MCC-DM1及び7にコンジュゲートされた抗-EGFRvIII抗体のインビボの効能を比較するために、EGFRvIII陽性乳癌同種異系移植片を有する免疫不全マウスで試験を実施した。簡単に述べると、腫瘍同種異系移植片を、0.5×10⁶MMT/EGFRvIII細胞の、雌のCB17 SCIDマウス(Taconic社製、Hudson、NY)の左脇腹への皮下移植により確立した。腫瘍が平均体積140mm³に到達すると(〜第8日)、マウスを、7匹の群に無作為に分け、MCC-DM1か7のいずれかのリンカー-薬物フォーマットを利用して抗-EGFRvIII ADCを投薬した。MCC-DM1か7のいずれかのリンカー-薬物フォーマットを使用した非結合性ADCを含む対照試薬及びPBSビヒクルも評価した。ADCを、1週間にわたり1及び5mg/kgで3回投薬し、その後、ビヒクルのみを投与した群でおよそ2000mm³の平均腫瘍サイズに達するまでモニターした。この時点で、腫瘍成長阻害を計算した。
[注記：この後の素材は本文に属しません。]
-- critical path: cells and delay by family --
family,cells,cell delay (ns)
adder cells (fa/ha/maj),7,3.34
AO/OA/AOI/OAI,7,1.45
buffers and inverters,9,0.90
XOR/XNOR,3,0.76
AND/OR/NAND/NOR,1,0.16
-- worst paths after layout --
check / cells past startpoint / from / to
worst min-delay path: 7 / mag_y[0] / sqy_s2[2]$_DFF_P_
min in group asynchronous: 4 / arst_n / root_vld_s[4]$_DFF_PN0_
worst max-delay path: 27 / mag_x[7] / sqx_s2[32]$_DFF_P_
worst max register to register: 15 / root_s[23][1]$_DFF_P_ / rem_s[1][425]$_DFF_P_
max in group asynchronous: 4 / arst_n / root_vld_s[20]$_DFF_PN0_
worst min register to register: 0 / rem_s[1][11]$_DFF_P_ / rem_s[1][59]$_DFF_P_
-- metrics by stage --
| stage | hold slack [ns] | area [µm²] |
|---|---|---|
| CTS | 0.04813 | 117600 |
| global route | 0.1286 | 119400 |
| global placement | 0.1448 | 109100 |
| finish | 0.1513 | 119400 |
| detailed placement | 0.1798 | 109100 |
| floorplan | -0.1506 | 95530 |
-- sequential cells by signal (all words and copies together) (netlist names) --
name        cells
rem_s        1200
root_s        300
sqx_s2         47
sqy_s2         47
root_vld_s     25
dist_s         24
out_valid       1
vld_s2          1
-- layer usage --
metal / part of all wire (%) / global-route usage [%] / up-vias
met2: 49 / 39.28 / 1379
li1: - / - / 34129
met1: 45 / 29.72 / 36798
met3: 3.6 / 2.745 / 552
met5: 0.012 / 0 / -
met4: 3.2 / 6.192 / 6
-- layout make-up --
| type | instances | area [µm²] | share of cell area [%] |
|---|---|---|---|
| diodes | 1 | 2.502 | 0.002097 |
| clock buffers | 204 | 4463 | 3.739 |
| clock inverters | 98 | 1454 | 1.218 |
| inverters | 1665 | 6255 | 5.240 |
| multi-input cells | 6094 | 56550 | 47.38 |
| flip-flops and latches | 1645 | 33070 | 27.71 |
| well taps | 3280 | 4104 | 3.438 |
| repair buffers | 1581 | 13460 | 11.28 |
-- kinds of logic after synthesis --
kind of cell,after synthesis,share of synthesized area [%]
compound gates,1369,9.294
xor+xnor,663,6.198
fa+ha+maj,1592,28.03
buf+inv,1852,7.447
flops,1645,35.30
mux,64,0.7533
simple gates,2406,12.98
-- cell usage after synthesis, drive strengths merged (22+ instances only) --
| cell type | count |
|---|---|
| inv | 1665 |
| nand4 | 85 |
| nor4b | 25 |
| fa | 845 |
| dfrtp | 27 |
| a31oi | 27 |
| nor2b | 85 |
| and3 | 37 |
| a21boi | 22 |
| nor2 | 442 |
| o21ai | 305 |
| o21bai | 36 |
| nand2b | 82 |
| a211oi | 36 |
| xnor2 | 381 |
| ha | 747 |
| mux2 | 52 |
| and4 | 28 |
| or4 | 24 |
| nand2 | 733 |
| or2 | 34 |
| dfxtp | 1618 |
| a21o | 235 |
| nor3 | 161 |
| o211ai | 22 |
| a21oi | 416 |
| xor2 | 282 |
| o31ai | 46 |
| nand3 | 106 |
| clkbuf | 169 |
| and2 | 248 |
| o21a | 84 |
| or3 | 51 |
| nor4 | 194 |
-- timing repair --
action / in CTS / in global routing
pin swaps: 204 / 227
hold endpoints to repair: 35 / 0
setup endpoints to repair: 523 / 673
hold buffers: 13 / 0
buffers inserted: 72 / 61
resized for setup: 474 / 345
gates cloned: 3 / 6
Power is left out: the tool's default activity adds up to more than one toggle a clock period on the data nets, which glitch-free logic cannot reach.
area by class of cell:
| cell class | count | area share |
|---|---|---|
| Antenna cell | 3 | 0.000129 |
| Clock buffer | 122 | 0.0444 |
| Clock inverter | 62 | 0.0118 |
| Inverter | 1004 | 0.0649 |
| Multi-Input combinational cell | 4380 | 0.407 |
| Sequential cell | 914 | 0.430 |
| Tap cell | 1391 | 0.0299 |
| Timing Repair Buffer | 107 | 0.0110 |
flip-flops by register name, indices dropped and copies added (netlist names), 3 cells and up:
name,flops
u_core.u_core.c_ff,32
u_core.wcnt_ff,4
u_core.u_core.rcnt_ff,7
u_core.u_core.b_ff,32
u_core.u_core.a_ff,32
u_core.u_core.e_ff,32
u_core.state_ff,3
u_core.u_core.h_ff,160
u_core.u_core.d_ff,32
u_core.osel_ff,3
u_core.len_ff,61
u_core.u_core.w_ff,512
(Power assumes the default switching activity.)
==> src/rtl/core/modinv_pkg.sv <==
// ----------------------------------------------------------------------------
// modinv_pkg
// Shared widths, payload structs, status codes and state types for the
// modular inverse block.
// ----------------------------------------------------------------------------
`default_nettype none

package modinv_pkg;

  localparam int WIDTH = 32;
  localparam int KW    = $clog2(WIDTH);

  typedef enum logic [1:0] {
    STATUS_OK,
    STATUS_NOT_COPRIME,
    STATUS_MOD_ZERO
  } status_t;

  typedef struct packed {
    logic [WIDTH-1:0] modulus;
    logic [WIDTH-1:0] value;
  } req_t;

  typedef struct packed {
    logic [WIDTH-1:0] divisor;
    logic [WIDTH-1:0] inverse;
    status_t          status;
  } rsp_t;

  typedef enum logic [1:0] {
    DIV_IDLE,
    DIV_ALIGN,
    DIV_SUB
  } div_state_t;

  typedef enum logic [2:0] {
    ST_IDLE,
    ST_REDUCE,
    ST_CHECK,
    ST_STEP,
    ST_DONE
  } state_t;

endpackage

`default_nettype wire

==> src/rtl/core/modular_inverse.sv <==
// ----------------------------------------------------------------------------
// modular_inverse
// Extended Euclid modular inverse with gcd and status.
// ----------------------------------------------------------------------------
// Each request transaction carries a modulus and a value; the block returns
// one response with their gcd, the inverse of the value in 0..modulus-1 when
// the gcd is one, and a status (ok, not coprime, modulus zero). All work goes
// through one shift-subtract divider: first the reduction of the value by the
// modulus, then one division per Euclid step. A zero modulus skips the
// divider and goes straight to the response. The block takes no new request
// until the current one has been handed to the response register.
// ----------------------------------------------------------------------------
`default_nettype none

module modular_inverse
  import modinv_pkg::*;
(
  input  wire logic clk,
  input  wire logic rst,
  input  wire logic req_valid,
  output logic      req_ready,
  input  wire req_t req,
  output logic      rsp_valid,
  input  wire logic rsp_ready,
  output rsp_t      rsp
);

  state_t           state;
  state_t           state_next;
  logic [WIDTH-1:0] m;
  logic [WIDTH-1:0] a;
  logic [WIDTH-1:0] b;
  logic [WIDTH-1:0] c0;
  logic [WIDTH-1:0] c1;
  logic             neg0;
  logic             neg1;
  logic             mzero;

  logic             accept;
  logic             load_rsp;
  logic             div_start;
  logic [WIDTH-1:0] div_dividend;
  logic [WIDTH-1:0] div_divisor;
  logic             div_done;
  logic [WIDTH-1:0] div_rem;
  logic [WIDTH-1:0] div_acc;
  rsp_t             result;

  modinv_div u_div (
    .clk      (clk),
    .rst      (rst),
    .start    (div_start),
    .dividend (div_dividend),
    .divisor  (div_divisor),
    .base     (c0),
    .step     (c1),
    .done     (div_done),
    .rem      (div_rem),
    .acc      (div_acc)
  );

  assign accept = req_valid && req_ready;

  always_comb begin
    state_next = state;
    unique case (state)
      ST_IDLE: begin
        if (accept) state_next = (req.modulus == '0) ? ST_DONE : ST_REDUCE;
      end
      ST_REDUCE: if (div_done) state_next = ST_CHECK;
      ST_CHECK:  state_next = (b == '0) ? ST_DONE : ST_STEP;
      ST_STEP:   if (div_done) state_next = ST_CHECK;
      ST_DONE:   if (!rsp_valid || rsp_ready) state_next = ST_IDLE;
      default:   state_next = ST_IDLE;
    endcase
  end

  always_comb begin
    req_ready    = (state == ST_IDLE);
    load_rsp     = (state == ST_DONE) && (!rsp_valid || rsp_ready);
    div_start    = 1'b0;
    div_dividend = a;
    div_divisor  = b;
    unique case (state)
      ST_IDLE: begin
        // The first pass reduces the value modulo the modulus.
        div_start    = accept && (req.modulus != '0);
        div_dividend = req.value;
        div_divisor  = req.modulus;
      end
      ST_CHECK: div_start = (b != '0);
      default: ;
    endcase
  end

  always_comb begin
    result.divisor = a;
    result.inverse = '0;
    if (mzero) begin
      result.status = STATUS_MOD_ZERO;
    end else if (a != WIDTH'(1)) begin
      result.status = STATUS_NOT_COPRIME;
    end else begin
      result.status = STATUS_OK;
      if (m == WIDTH'(1)) begin
        result.inverse = '0;
      end else if (neg0 && (c0 != '0)) begin
        result.inverse = m - c0;
      end else begin
        result.inverse = c0;
      end
    end
  end

  always_ff @(posedge clk) begin
    if (rst) begin
      state     <= ST_IDLE;
      rsp_valid <= 1'b0;
    end else begin
      state <= state_next;
      if (load_rsp) begin
        rsp_valid <= 1'b1;
      end else if (rsp_ready) begin
        rsp_valid <= 1'b0;
      end
    end
  end

  always_ff @(posedge clk) begin
    if (load_rsp) begin
      rsp <= result;
    end
    unique case (state)
      ST_IDLE: begin
        if (accept) begin
          m     <= req.modulus;
          a     <= req.value;
          mzero <= (req.modulus == '0);
        end
      end
      ST_REDUCE: begin
        if (div_done) begin
          a    <= m;
          b    <= div_rem;
          c0   <= '0;
          neg0 <= 1'b0;
          c1   <= WIDTH'(1);
          neg1 <= 1'b0;
        end
      end
      ST_STEP: begin
        // Shift the remainder pair and the coefficient pair by one step.
        if (div_done) begin
          a    <= b;
          b    <= div_rem;
          c0   <= c1;
          neg0 <= neg1;
          c1   <= div_acc;
          neg1 <= !neg1;
        end
      end
      default: ;
    endcase
  end

endmodule

`default_nettype wire

==> src/rtl/core/modinv_div.sv <==
// ----------------------------------------------------------------------------
// modinv_div
// Shift-subtract divider with a coefficient accumulator. Produces the
// remainder of dividend / divisor and base + quotient * step, one quotient
// bit per cycle after aligning the divisor under the dividend.
// ----------------------------------------------------------------------------
`default_nettype none

module modinv_div
  import modinv_pkg::*;
(
  input  wire logic             clk,
  input  wire logic             rst,
  input  wire logic             start,
  input  wire logic [WIDTH-1:0] dividend,
  input  wire logic [WIDTH-1:0] divisor,
  input  wire logic [WIDTH-1:0] base,
  input  wire logic [WIDTH-1:0] step,
  output logic                  done,
  output logic [WIDTH-1:0]      rem,
  output logic [WIDTH-1:0]      acc
);

  div_state_t       state;
  div_state_t       state_next;
  logic [WIDTH-1:0] dvs;
  logic [WIDTH-1:0] cs;
  logic [KW-1:0]    k;
  logic [WIDTH-1:0] dvs_shl;
  logic             can_shift;
  logic             can_sub;
  logic             last_bit;

  assign dvs_shl  = {dvs[WIDTH-2:0], 1'b0};
  // Stop aligning once another doubling would pass the dividend or overflow.
  assign can_shift = !dvs[WIDTH-1] && (dvs_shl <= rem);
  assign can_sub   = (rem >= dvs);

  always_comb begin
    state_next = state;
    unique case (state)
      DIV_IDLE:  if (start) state_next = DIV_ALIGN;
      DIV_ALIGN: if (!can_shift) state_next = DIV_SUB;
      DIV_SUB:   if (k == '0) state_next = DIV_IDLE;
      default:   state_next = DIV_IDLE;
    endcase
  end

  always_comb begin
    last_bit = (state == DIV_SUB) && (k == '0);
  end

  always_ff @(posedge clk) begin
    if (rst) begin
      state <= DIV_IDLE;
      done  <= 1'b0;
    end else begin
      state <= state_next;
      done  <= last_bit;
    end
  end

  always_ff @(posedge clk) begin
    unique case (state)
      DIV_IDLE: begin
        if (start) begin
          rem <= dividend;
          dvs <= divisor;
          acc <= base;
          cs  <= step;
          k   <= '0;
        end
      end
      DIV_ALIGN: begin
        if (can_shift) begin
          dvs <= dvs_shl;
          cs  <= {cs[WIDTH-2:0], 1'b0};
          k   <= k + 1'b1;
        end
      end
      DIV_SUB: begin
        if (can_sub) begin
          rem <= rem - dvs;
          acc <= acc + cs;
        end
        if (k != '0) begin
          dvs <= {1'b0, dvs[WIDTH-1:1]};
          cs  <= {1'b0, cs[WIDTH-1:1]};
          k   <= k - 1'b1;
        end
      end
      default: ;
    endcase
  end

endmodule

`default_nettype wire
==> config.mk <==
export PLATFORM = sky130hd
export DESIGN_NAME = modular_inverse
export DESIGN_NICKNAME = d
export VERILOG_FILES = /design/src/rtl/core/modinv_pkg.sv /design/src/rtl/core/modular_inverse.sv /design/src/rtl/core/modinv_div.sv
export SDC_FILE = /design/constraint.sdc
export NUM_CORES = 1
export LEC_CHECK = 0
export BUFFER_PORTS_ARGS = -buffer_cell sky130_fd_sc_hd__buf_2
export CORE_ASPECT_RATIO = 1.25
export CORE_MARGIN = 5
export CORE_UTILIZATION = 40
export DETAILED_ROUTE_END_ITERATION = 10
export PLACE_DENSITY = 0.62
export SLEW_MARGIN = 10
export SYNTH_ARGS = -nofsm -noshare
export SYNTH_HDL_FRONTEND = slang
export SYNTH_HIERARCHICAL = 1
export SYNTH_SLANG_ARGS = --single-unit
==> constraint.sdc <==
create_clock -name clk -period 4 [get_ports clk]
set_input_delay 0.4 -clock clk [delete_from_list [all_inputs] [get_ports clk]]
set_output_delay 0.4 -clock clk [all_outputs]
set_load 0.05 [all_outputs]
Yosys cells after proc, flatten, opt, wreduce, memory -nomap -nowiden
Cells that the tools add are included.

Flip-flop bits (word level): 369. Bits of input ports: 68. Output and inout bits: 68. Word-level logic and storage cells: 130.

Add/subtract/negate cells: 5. $lt $le $gt $ge: 2. Equal/unequal tests: 19. Multiplexer cells: 50. Reduce and logical (&&, ||, !) cells: 34.

Operators by type and width (count): 32-bit 2-to-1 mux (20); 32-bit one-hot mux with 3 select lines (3); 32-bit one-hot mux with 2 select lines (4); 32-bit nonzero test (3); 32-bit zero test (2); 32-bit subtractor (2); 32-bit adder (1); 32-bit by 1-bit equality test with 1-bit output, second input constant (1); 32-bit greater-or-equal comparator (1); 32-bit less-or-equal comparator (1); 32-bit by 1-bit inequality test with 1-bit output, second input constant (1); 3-bit 2-to-1 mux (5); 5-bit 2-to-1 mux (3); 5-bit one-hot mux with 3 select lines (1); 2-bit by 1-bit inequality test with 1-bit output, second input constant (6); 3-bit one-hot mux with 4 select lines (1); 3-bit AND reduction (4); 2-bit inequality test, second input constant (5); 4-bit AND reduction (2); 3-bit by 2-bit equality test with 1-bit output, second input constant (2); 1-bit logical AND (6); 1-bit 2-to-1 mux (6); 2-bit 2-to-1 mux (3); 1-bit one-hot mux with 2 select lines (3); other kinds (18) (24).

Depth between registers and ports, before layout
Gate-level depths: netlist of the first run.

Word-level depth: 6. Gate-level depth with buffers: 14.

Cells and area by module
Netlist of the first run, hierarchy kept.

Modules (own cells, without submodules): modular_inverse (instances 1, cells each 923, area each 11402.2 µm²); modinv_div (instances 1, cells each 1114, area each 10576.4 µm²).

Worst setup path after synthesis of the first run
No wires, ideal clock.

Path type: register -> register. Start: reg u_div.dvs[20]. End: reg u_div.cs[0], enable pin. Setup time: 435 ps. Arrival time: 3330 ps. Setup slack: 235 ps. Stages on the path, launching flop included: 10. Buffers on the path: 0. Period minus slack after synthesis: 3765 ps. Path through: edfxtp_1 > ha_1 > a21o_1 > a21o_1 > a21oi_1 > nor3_1 > nor3_1 > a22oi_1 > o21ai_0 > and4b_1.

Cells in the longest elaborated chain, start to end: 4.

RTL lines: start: declaration (line modinv_div.sv:26) `logic [WIDTH-1:0] dvs;`; start signal: assignment (line modinv_div.sv:68) `dvs <= divisor;`; start signal: assignment (line modinv_div.sv:76) `dvs <= dvs_shl;`; start signal: assignment (line modinv_div.sv:87) `dvs <= {1'b0, dvs[WIDTH-1:1]};`; 32-bit less-or-equal comparator (line modinv_div.sv:36) `assign can_shift = !dvs[WIDTH-1] && (dvs_shl <= rem);`; 1-bit logical AND (line modinv_div.sv:36); 2-bit by 1-bit inequality test with 1-bit output (no line); 4-bit AND reduction (no line); end signal: assignment (line modinv_div.sv:70) `cs <= step;`; end signal: assignment (line modinv_div.sv:77) `cs <= {cs[WIDTH-2:0], 1'b0};`; end signal: assignment (line modinv_div.sv:88) `cs <= {1'b0, cs[WIDTH-1:1]};`; end: declaration (line modinv_div.sv:27) `logic [WIDTH-1:0] cs;`.

No other way between the ends. A chain may end at the register's enable or synchronous reset.

Worst setup path in the final report of the first run
Start: reg c0[0]. End: reg rsp[32] in the netlist's numbering, data pin.

Cells in the longest elaborated chain, start to end: 3. Elaborated cells on any way between the ends: 4.

RTL lines: start: declaration (line modular_inverse.sv:33) `logic [WIDTH-1:0] c0;`; start signal: assignment (line modular_inverse.sv:145) `c0 <= '0;`; start signal: assignment (line modular_inverse.sv:156) `c0 <= c1;`; parallel branches: the longest is 2 deep, another holds 32-bit subtractor; 32-bit 2-to-1 mux (*) (line modular_inverse.sv:107) `end else if (neg0 && (c0 != '0)) begin`; end signal: assignment (line modular_inverse.sv:131) `rsp <= result;`; end: declaration (line modular_inverse.sv:25) `output rsp_t rsp`.

Every way passes the cells marked *.

==> impl_metrics.tcl, run 1 <==
set metrics [dict create \
    finalCriticalPeriod_ns 3.632 \
    root_buffer "clkbuf_16" \
    crit_path_start_kind "register" \
    syn_area_mm2 0.02198 \
    p_comb_share_pct 47.9 \
    hpwl_um 47410 \
    drc 0 \
    synth_fp_nets 2243 \
    ant_nets 0 \
    stdcell_count 2905 \
    rr_endpoint "rsp[32]$_SDFFCE_PP0P_" \
    critPathKind "register to register" \
    placement.io_buffers 135 \
    path_common_cell "a21oi_1" \
    h-tree-depth 2 \
    die_h_um 272.1 \
    cp_cell_sequence "ha_1 -> fa_1 -> nor2b_1 -> o21a_1 -> o21ai_1 -> a21oi_1 -> a41o_1 -> a21oi_1 -> o41ai_1 -> a221oi_1 -> xnor2_1 -> nand2_1 -> a21oi_1" \
    synth_cell_types 82 \
    core-area_mm2 0.05465 \
    drt_first_pass_iters 7 \
    relSlewSlack_pct 29.53 \
    status "finished clean" \
    ir_drop_mv 0.5095 \
    arrival_ns 3.92 \
    synthXorXnorAreaFrac_pct 2.949 \
    cp_num_buf_inv 0 \
    power.share.sequential_pct 33.0 \
    final_max_slew_viol_count 0 \
    crit_end "rsp[32]$_SDFFCE_PP0P_" \
    grt_pass1_vias 16670 \
    synth_compound_area_share_pct 15.51 \
    antenna_found_initial 1 \
    rows 96 \
    diodes 0 \
    num_vias 16750 \
    ys_warn_count 6 \
    drt_iter0_markers 1295 \
    cts-resized-gates 0 \
    synth_top_family_by_area "compound AO/OA/AOI/OAI gates" \
    grt_usage_pct 21.25 \
    worst_slew_pin_slew_ns 1.057 \
    clk_pin_slew_worst_paths_ns 0.06 \
    grt_max_degree 100 \
    synth_simple_gate_area_share_pct 12.39 \
    initial_utilization_pct 40.22 \
    synth_fa_ha_area_share_pct 7.993 \
    drive_gt1_share_pct 16.31 \
    holdBufCountCts 0 \
    setup_viol 0 \
    path_max_fanout 4 \
    synth_edf_count 362 \
    reg2reg_slack_ns 0.37 \
    cts.path.max_buffers 3 \
    cts_tree "built" \
    internal_power_mw 11.40 \
    place_inst 2835 \
    numCtsBuffers 40 \
    fillers 5045 \
    clock-sinks 369 \
    ios 136 \
    grt-ovfl-total 0 \
    syn2layout_area_growth_pct 12.66 \
    synth_async_sr_flop_share_pct 0 \
    crit_path_end_kind "register" \
    syn_area_per_cell_um2 10.79 \
    crit_start "c0[0]$_SDFFCE_PP0P_" \
    crit_slowest_cell "o41ai_1" \
    clock_power_share_pct 19.1 \
    cp_num_cells 13 \
    finClkSkew_ns 0.03043 \
    finalPower_mw 19.49 \
    wl_per_cell_um 22.44 \
    die-area_mm2 0.05976 \
    worstReg2RegStart "c0[0]$_SDFFCE_PP0P_" \
    hp-class "input pin to register" \
    syn_inst 2037 \
    yosysSeqAreaShare_pct 50.10 \
    cp.required_ns 4.29 \
    swShare_pct 41.48 \
    slowest_delay_ns 0.65 \
    powerDensity_mw_per_mm2 787.0 \
    avgViaCountPerCell 5.765 \
    routabilityCongestion 0.9586 \
    fmax_mhz 275.3 \
    grt_pass1_wl_um 98930 \
    synth_seq_cells 369 \
    rsz0062_at_grt "no" \
    synth_mux_area_share_pct 7.065 \
    p_sw_mw 8.084 \
    synthFlopType "edfxtp_1" \
    reg2reg_depth 13 \
    critPathTopFamily "compound AO/OA/AOI/OAI gates" \
    post-route-period-util_pct 90.79 \
    clk_latency_ns 0.58 \
    fin_nets 2348 \
    cts_setup_buffers 0 \
    finalSetupTns_ns 0 \
    p_leak_nw 9.929 \
    drv_cap 0 \
    routed_wirelength_um 65180 \
    hold_viol 0 \
    die_w_um 219.7 \
]
per-layer routing:
| layer | vias to the layer above | GRT usage, % | wire length [µm] |
|---|---|---|---|
| met5 | - | 0 | 13 |
| li1 | 7845 | - | - |
| met1 | 8259 | 27.75 | 27230 |
| met3 | 99 | 2.312 | 3489 |
| met2 | 542 | 37.13 | 32520 |
| met4 | 2 | 6.522 | 1928 |
metrics by stage:
step	setup WS, ns	area, µm²	util [%]	hold slack (ns)
5_1_grt	0.1258	24760	45.31	0.03420
4_1_cts	0.3948	24760	45.31	0.01048
3_3_place_gp	0.5105	23510	43.01	0.4534
6_report	0.3683	24760	45.31	0.04514
2_1_floorplan	0.2347	21980	-	0.4372
3_5_place_dp	0.4332	23510	43.01	0.4651
cell usage in the layout, fill, tap and decap left out, types with 18 or more instances in the layout:
| master | n |
|---|---|
| and3_1 | 72 |
| mux2_2 | 104 |
| xnor2_1 | 47 |
| mux2i_1 | 34 |
| edfxtp_1 | 362 |
| nand2_1 | 100 |
| xor2_1 | 27 |
| nor2b_1 | 18 |
| buf_4 | 20 |
| nand4_1 | 32 |
| nor4_1 | 41 |
| clkbuf_16 | 41 |
| a21oi_1 | 211 |
| a22oi_1 | 61 |
| nand3_1 | 25 |
| ha_1 | 131 |
| inv_1 | 136 |
| nor3_1 | 23 |
| buf_2 | 135 |
| o21ai_0 | 58 |
| a21o_1 | 58 |
| nor2_1 | 193 |
layout make-up:
cell class,instances,area (µm²),area share (%)
multi-input combinational,1435,10150,41.00
inverter,137,514.2,2.077
tap,735,919.6,3.714
sequential,369,11010,44.48
timing repair buffer,159,905.9,3.658
clock buffer,50,1060,4.280
clock inverter,20,195.2,0.7883
Yosys cell counts, types with 25 or more instances:
cell type | count | area (µm²)
mux2i_1 | 34 | 340.3
o21ai_0 | 58 | 290.3
clkbuf_1 | 88 | 330.3
and3_1 | 73 | 456.7
ha_1 | 134 | 1677
nor2_1 | 193 | 724.4
xor2_1 | 27 | 236.5
xnor2_1 | 47 | 411.6
edfxtp_1 | 362 | 10870
nor4_1 | 41 | 256.5
mux2_2 | 104 | 1171
inv_1 | 136 | 510.5
nand4_1 | 32 | 200.2
nand2_1 | 100 | 375.4
a21oi_1 | 211 | 1056
nand3_1 | 25 | 125.1
a22oi_1 | 61 | 457.9
a21o_1 | 59 | 442.9
worst min-delay path by stage:
stage	from	endpoint	slack (ns)	cells after the start
floorplan	a[0]$_DFFE_PP_	rsp[34]$_DFFE_PP_	0.44	0
global placement	u_div/rem[0]$_DFFE_PP_	b[0]$_DFFE_PP_	0.45	0
detailed placement	a[12]$_DFFE_PP_	rsp[46]$_DFFE_PP_	0.47	0
CTS	req[46]	m[14]$_DFFE_PP_	0.01	1
global route	req[46]	m[14]$_DFFE_PP_	0.03	1
finish	req[46]	m[14]$_DFFE_PP_	0.05	1
state kept, by name (all words and copies together) (netlist names):
name         count
neg0             1
rsp_valid        1
u_div/rem       32
neg1             1
a               32
c0              32
m               32
rsp             66
u_div/dvs       32
u_div/done       1
state            3
u_div/k          5
c1              32
mzero            1
u_div/cs        32
b               32
u_div/acc       32
u_div/state      2
cells by family (layout without fill, tap and decap cells):
logic type      count (synthesis)  in the layout
flops                         369            369
xor+xnor                       74             74
simple gates                  558            558
compound gates                524            524
fa+ha+maj                     138            138
mux                           141            141
buf+inv                       233            366
power by group through the flow:
| stage | Combinational, mW | Clock [mW] | Sequential [mW] |
|---|---|---|---|
| after CTS | 9.25 | 3.79 | 6.42 |
| after detailed placement | 9.19 | 0 | 6.49 |
| final | 9.34 | 3.72 | 6.43 |
| after global routing | 10.2 | 3.93 | 6.53 |
| after global placement | 9.03 | 0 | 6.48 |
| after floorplan | 6.85 | 0 | 6.19 |
Power figures use the tool's default switching activity.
ビヒクル処置群に対する平均腫瘍サイズを、以下の通り計算した:ビヒクル群の平均サイズが1000mm³に達するまで、腫瘍を、週に2回カリパスで測定した;腫瘍サイズを式(長さ×幅²)/2を利用して計算した。腫瘍成長の阻害は、以下の式により計算した:(1-((T_最終-T_初期)/(C_最終-C_初期)))×100、式中、T(処置群)及びC(対照群)は、ビヒクル群が1000mm³に達した日の平均腫瘍体積を意味する。結果を表3にまとめる。 表3:反復投与で投与された抗-EGFRvIII抗体-薬物コンジュゲート及び対照の投与後の腫瘍サイズ及び腫瘍成長阻害

この実施例に示される通り、最大の腫瘍の阻害は、5mg/kgのH1H1863N2-7を投薬されたマウスで観察され、初期の腫瘍の退縮が観察された。5mg/kg H1H1863N2-7による処置から生じた102%の腫瘍成長の阻害は、5mg/kgのH1H1862N2-MCC-DM1による腫瘍の処置の後に観察された阻害(83%)よりも有意に高かった。H1H1863N2-MCC-DM1に比べて、H1H1863N2-7により誘発された腫瘍成長の阻害の優越は、1mg/kgの投与量でも維持された。MCC-DM1又は7を使用する対照ADCに処置された群では、抗腫瘍効果は全く観察されなかった。